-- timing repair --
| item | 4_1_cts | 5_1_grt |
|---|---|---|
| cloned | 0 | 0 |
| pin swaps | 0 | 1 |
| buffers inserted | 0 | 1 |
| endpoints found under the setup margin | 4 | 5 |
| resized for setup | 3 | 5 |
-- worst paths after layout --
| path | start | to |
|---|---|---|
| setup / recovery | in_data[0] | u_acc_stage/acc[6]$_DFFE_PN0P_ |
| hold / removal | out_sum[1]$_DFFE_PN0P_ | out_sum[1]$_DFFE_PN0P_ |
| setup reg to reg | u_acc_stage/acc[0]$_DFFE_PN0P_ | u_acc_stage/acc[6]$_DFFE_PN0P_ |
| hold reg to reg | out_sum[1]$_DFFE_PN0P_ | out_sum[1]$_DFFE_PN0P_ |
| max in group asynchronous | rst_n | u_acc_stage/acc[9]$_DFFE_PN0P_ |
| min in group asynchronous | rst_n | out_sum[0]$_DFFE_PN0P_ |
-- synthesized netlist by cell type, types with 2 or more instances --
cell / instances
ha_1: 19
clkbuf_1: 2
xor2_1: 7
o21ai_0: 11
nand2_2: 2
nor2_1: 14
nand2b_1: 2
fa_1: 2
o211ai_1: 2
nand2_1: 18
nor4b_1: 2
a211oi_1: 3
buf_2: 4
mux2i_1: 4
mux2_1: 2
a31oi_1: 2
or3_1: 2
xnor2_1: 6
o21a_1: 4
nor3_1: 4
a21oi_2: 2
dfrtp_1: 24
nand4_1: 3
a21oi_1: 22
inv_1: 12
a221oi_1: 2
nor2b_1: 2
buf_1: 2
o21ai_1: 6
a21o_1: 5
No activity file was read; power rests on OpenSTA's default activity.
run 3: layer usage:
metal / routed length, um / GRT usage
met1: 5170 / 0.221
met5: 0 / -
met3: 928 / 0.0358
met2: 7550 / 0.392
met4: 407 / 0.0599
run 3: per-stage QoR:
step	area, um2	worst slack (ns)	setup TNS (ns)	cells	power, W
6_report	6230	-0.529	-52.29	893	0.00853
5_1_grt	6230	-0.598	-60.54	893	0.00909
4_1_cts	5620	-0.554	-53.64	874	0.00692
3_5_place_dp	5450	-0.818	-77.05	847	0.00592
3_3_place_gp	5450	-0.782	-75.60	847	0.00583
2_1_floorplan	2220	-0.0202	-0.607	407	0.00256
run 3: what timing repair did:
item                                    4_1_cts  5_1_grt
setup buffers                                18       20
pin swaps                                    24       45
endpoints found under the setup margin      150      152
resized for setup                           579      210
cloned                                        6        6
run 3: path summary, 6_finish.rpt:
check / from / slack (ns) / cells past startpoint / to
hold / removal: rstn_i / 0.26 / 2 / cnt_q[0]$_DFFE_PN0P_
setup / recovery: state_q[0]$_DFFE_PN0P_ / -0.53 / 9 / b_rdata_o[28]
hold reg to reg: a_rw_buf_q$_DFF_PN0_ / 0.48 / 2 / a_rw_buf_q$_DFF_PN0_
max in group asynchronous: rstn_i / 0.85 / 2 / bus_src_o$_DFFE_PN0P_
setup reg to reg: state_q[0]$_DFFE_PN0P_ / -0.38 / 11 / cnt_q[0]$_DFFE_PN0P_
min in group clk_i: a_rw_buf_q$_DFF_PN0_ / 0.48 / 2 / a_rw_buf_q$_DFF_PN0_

=-=-=

• [WHAT TO WORK ON]:
Find the word "asynchronous" in the entries and show each line where it is found.

• [WRITTEN REPLY]:
| max in group asynchronous | rst_n | u_acc_stage/acc[9]$_DFFE_PN0P_ |
| min in group asynchronous | rst_n | out_sum[0]$_DFFE_PN0P_ |
max in group asynchronous: rstn_i / 0.85 / 2 / bus_src_o$_DFFE_PN0P_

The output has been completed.